Definition
An aural warning device in retractable-gear airplanes that sounds when the airplane is configured for landing — typically when power is reduced below a set threshold or when flaps are extended beyond a certain position — but the landing gear is not extended and locked down.
Plain English
A loud horn that goes off in the cockpit to warn the pilot that the wheels are still up when it sounds like the airplane is about to land.
Context Anchor
Encountered in retractable-gear airplanes, especially during approach, landing setup, checklist use, and training maneuvers where power or airplane setup can trigger the warning.
Derivation
“Horn” originally referred to a device that made a loud sound to get attention.
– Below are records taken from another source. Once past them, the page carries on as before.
This is an optimization exercise on Yosys and OpenROAD, whose aim is small area, not a production implementation.
In this exercise RTL edits were held to simulation tests only and were not proved equivalent to the original.

==> job 4479: inputs <==
==> flow/design.v <==
module data_mem_sweep #(
  parameter int DW    = 8,
  parameter int AW    = 8,
  parameter int DEPTH = 1 << AW,
  parameter int CW    = 16
) (
  input  logic          Clk,
  input  logic          Reset,
  input  logic          WriteEn,
  input  logic          ClearReq,
  input  logic [AW-1:0] DataAddress,
  input  logic [DW-1:0] DataIn,
  output logic [DW-1:0] DataOut,
  output logic          Busy,
  output logic          WrErr,
  output logic [CW-1:0] WrCount
);
  logic [7:0] ptr;
  logic wr_ok;
  assign wr_ok = !Busy && WriteEn && !ClearReq;
  logic arr_we;
  assign arr_we = !Reset && (Busy || wr_ok);
  logic [7:0] a;
  assign a = Busy ? ptr : DataAddress;
  logic [DW-1:0] dcol;
  assign dcol = (!Reset && wr_ok) ? DataIn : '0;
  logic [15:0] rhi, rlo, rlo_we;
  always_comb begin
    for (int i = 0; i < 16; i++) begin
      rhi[i]    = (a[7:4] == 4'(i));
      rlo[i]    = (a[3:0] == 4'(i));
      rlo_we[i] = rlo[i] && arr_we;
    end
  end
  logic [255:0]      sel;
  logic [DW*256-1:0] rd_q;
  for (genvar w = 0; w < 256; w++) begin : g_word
    logic hold;
    assign sel[w] = rhi[w/16] && rlo[w%16];
    assign hold   = !(rhi[w/16] && rlo_we[w%16]);
    data_mem_sweep_word #(.DW(DW)) u_word (
      .Clk(Clk), .sel(sel[w]), .hold(hold), .d(dcol), .q(rd_q[DW*w +: DW])
    );
  end
  logic [DW-1:0] grp [21];
  logic [DW-1:0] tail_n;
  for (genvar g = 0; g < 21; g++) begin : g_rd
    data_mem_sweep_rd12 #(.DW(DW)) u_rd (
      .q(rd_q[DW*12*g +: DW*12]), .sel(sel[12*g +: 12]), .y(grp[g])
    );
  end
  data_mem_sweep_rd3 #(.DW(DW)) u_rd_tail (
    .q(rd_q[DW*252 +: DW*3]), .sel(sel[252 +: 3]), .y_n(tail_n)
  );
  always_comb begin
    DataOut = ~tail_n | (rd_q[DW*255 +: DW] & {DW{sel[255]}});
    for (int g = 0; g < 21; g++) DataOut = DataOut | grp[g];
    DataOut = DataOut & {DW{!Busy}};
  end
  always_ff @(posedge Clk) begin
    if (Reset) begin
      ptr     <= '0;
      Busy    <= 1'b1;
      WrErr   <= 1'b0;
      WrCount <= '0;
    end else begin
      WrErr <= WriteEn && !wr_ok;
      if (Busy) begin
        ptr <= ptr + 8'd1;
        if (ptr == 8'hFF) Busy <= 1'b0;
      end else if (ClearReq) begin
        Busy <= 1'b1;
      end
      if (wr_ok && (WrCount != 16'hFFFF)) WrCount <= WrCount + 16'd1;
    end
  end
endmodule
module data_mem_sweep_word #(
  parameter int DW = 8
) (
  input  logic          Clk,
  input  logic          sel,
  input  logic          hold,
  input  logic [DW-1:0] d,
  output logic [DW-1:0] q
);
  always_ff @(posedge Clk) begin
    q <= ({DW{sel}} & d) | ({DW{hold}} & q);
  end
endmodule
module data_mem_sweep_rd3 #(
  parameter int DW = 8
) (
  input  logic [DW*3-1:0] q,
  input  logic [2:0]      sel,
  output logic [DW-1:0]   y_n
);
  always_comb begin
    y_n = '0;
    for (int i = 0; i < 3; i++) y_n = y_n | (q[DW*i +: DW] & {DW{sel[i]}});
    y_n = ~y_n;
  end
endmodule
module data_mem_sweep_rd12 #(
  parameter int DW = 8
) (
  input  logic [DW*12-1:0] q,
  input  logic [11:0]      sel,
  output logic [DW-1:0]    y
);
  logic [DW-1:0] t_n [4];
  for (genvar k = 0; k < 4; k++) begin : g_rd3
    data_mem_sweep_rd3 #(.DW(DW)) u_rd3 (
      .q(q[DW*3*k +: DW*3]), .sel(sel[3*k +: 3]), .y_n(t_n[k])
    );
  end
  assign y = ~(t_n[0] & t_n[1] & t_n[2] & t_n[3]);
endmodule
==> flow/flow/run.sh <==
#!/bin/bash
set -euo pipefail
export BUFFER_PORTS_ARGS="-buffer_cell sky130_fd_sc_hd__buf_1"
export CTS_ARGS="-sink_clustering_enable -repair_clock_nets -sink_clustering_size 16 -sink_clustering_max_diameter 80 -buf_list sky130_fd_sc_hd__clkbuf_8 -dont_use_dummy_load"
bash standard.sh finish > flow_make.log 2>&1
==> flow/standard.sh <==
#!/bin/bash
# synth_recipe.tcl (not shown) runs the flow's synth.tcl, then flattens the netlist and writes it again
# the make line also repeats each setting of config.mk as NAME=value (left out here)
make -C /OpenROAD-flow-scripts/flow DESIGN_CONFIG=/design/flow/config.mk WORK_HOME=/design/flow/orfs CLKGATE_MAP_FILE= SYNTH_SCRIPT=/design/flow/synth_recipe.tcl "${@:-finish}"
==> flow/config.mk <==
export PLATFORM = sky130hd
export DESIGN_NAME = data_mem_sweep
export DESIGN_NICKNAME = data_mem_sweep
export VERILOG_FILES = /design/flow/design.v
export SDC_FILE = /design/flow/constraint.sdc
export NUM_CORES = 4
export LEC_CHECK = 0
export CAP_MARGIN = 10
export CELL_PAD_IN_SITES_DETAIL_PLACEMENT = 1
export CELL_PAD_IN_SITES_GLOBAL_PLACEMENT = 1
export CORE_MARGIN = 2
export CORE_UTILIZATION = 45
export PLACE_DENSITY = 0.9
export SLEW_MARGIN = 10
export SYNTH_HIERARCHICAL = 1
==> flow/constraint.sdc <==
create_clock -name core_clock -period 10.0 [get_ports {Clk}]
set_input_delay 2.0000 -clock core_clock [delete_from_list [all_inputs] [get_ports {Clk}]]
set_output_delay 2.0000 -clock core_clock [all_outputs]
set_load 0.01 [all_outputs]
==> inputs of job 5283, as changes to job 4479 <==
==> flow/run.sh (new file) <==
#!/bin/bash
# synth_recipe.tcl (not shown) runs the flow's synth.tcl, then flattens the netlist and writes it again
# the make line also repeats each setting of config.mk as NAME=value (left out here)
make -C /OpenROAD-flow-scripts/flow DESIGN_CONFIG=/design/flow/config.mk WORK_HOME=/design/flow/orfs CLKGATE_MAP_FILE= SYNTH_SCRIPT=/design/flow/synth_recipe.tcl finish
CAP_MARGIN = 20   (was 10)
CTS_BUF_LIST = sky130_fd_sc_hd__clkbuf_8   (was not set)
CTS_CLUSTER_DIAMETER = 80   (was not set)
CTS_CLUSTER_SIZE = 16   (was not set)
PLACE_DENSITY = not set   (was 0.9)
SLEW_MARGIN = 20   (was 10)
removed: flow/flow/run.sh
removed: flow/standard.sh
==> inputs of job 8254, as changes to job 4479 <==
PLACE_DENSITY = not set   (was 0.9)
==> comparison <==
In job 5283 the global-route usage is higher than in job 8254, by 0.29 points.
Sequential cell count is the same in job 8254 and job 5283.
Via count, lowest first: job 8254, job 5283, job 4479.
The lowest critical path depth belongs to job 4479, the highest to job 5283.
In job 5283 the sequential share of layout area is lower than in job 4479, by 1.3 points.
Job 5283 finished but fails on negative setup slack. Job 8254 completed with no timing, DRC or antenna violations. Job 4479 finished with timing, DRC and antenna clean.
Worst hold slack: job 5283 > job 8254 > job 4479.
Of job 4479 and job 5283, job 5283 has the higher utilization (gap 1.1 points).
Between job 8254 and job 5283, the lower clock skew is in job 8254 (gap 7.6 ps).
In synthesized cell count, job 5283 and job 8254 do not differ.
The lowest setup slack belongs to job 5283, the highest to job 8254.

==> re-timing with driven ports <==
The results above use ideal ports. As a check the final layouts listed here were re-extracted and re-timed, cells and wires unchanged.
Step 1 assumes that a clkbuf_16 drives the clock port and a buf_2 every other input.
Step 2 times the ports against the registers' clock, not the clock port: input delays grow and output delays shrink by t, the midpoint of the rising clock arrivals with the driver on.
Three values: no drivers, after step 1, after step 2; two values: the first two.
| run | t, ns | setup slack, ns | pins driven straight from the clock port |
|---|---|---|---|
| job 4479 | 0.989 | 0.201 / 0.178 / 0.178 | 1 |
| job 5283 | 1.038 | -0.042 / -0.067 / -0.067 | 1 |
| job 8254 | 1.044 | 0.953 / 0.928 / 0.928 | 1 |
In this term, it does not mean a physical horn on the outside of the airplane; it means an audible warning inside the cockpit.
Why Pilots Care
Prevents gear-up landings that can damage the aircraft and create unsafe situations on touchdown.
Intuition Check
Do not treat the horn as proof of the landing gear’s exact position. It is a warning that the gear is not confirmed down and locked when the airplane appears to be in a landing-related condition.
Example Sentence 1
As he reduced power on final approach, the landing gear warning horn sounded, reminding him he had not yet selected gear down.
Example Sentence 2
During the VMC demo, the instructor waited for the landing gear warning horn before confirming the gear was down.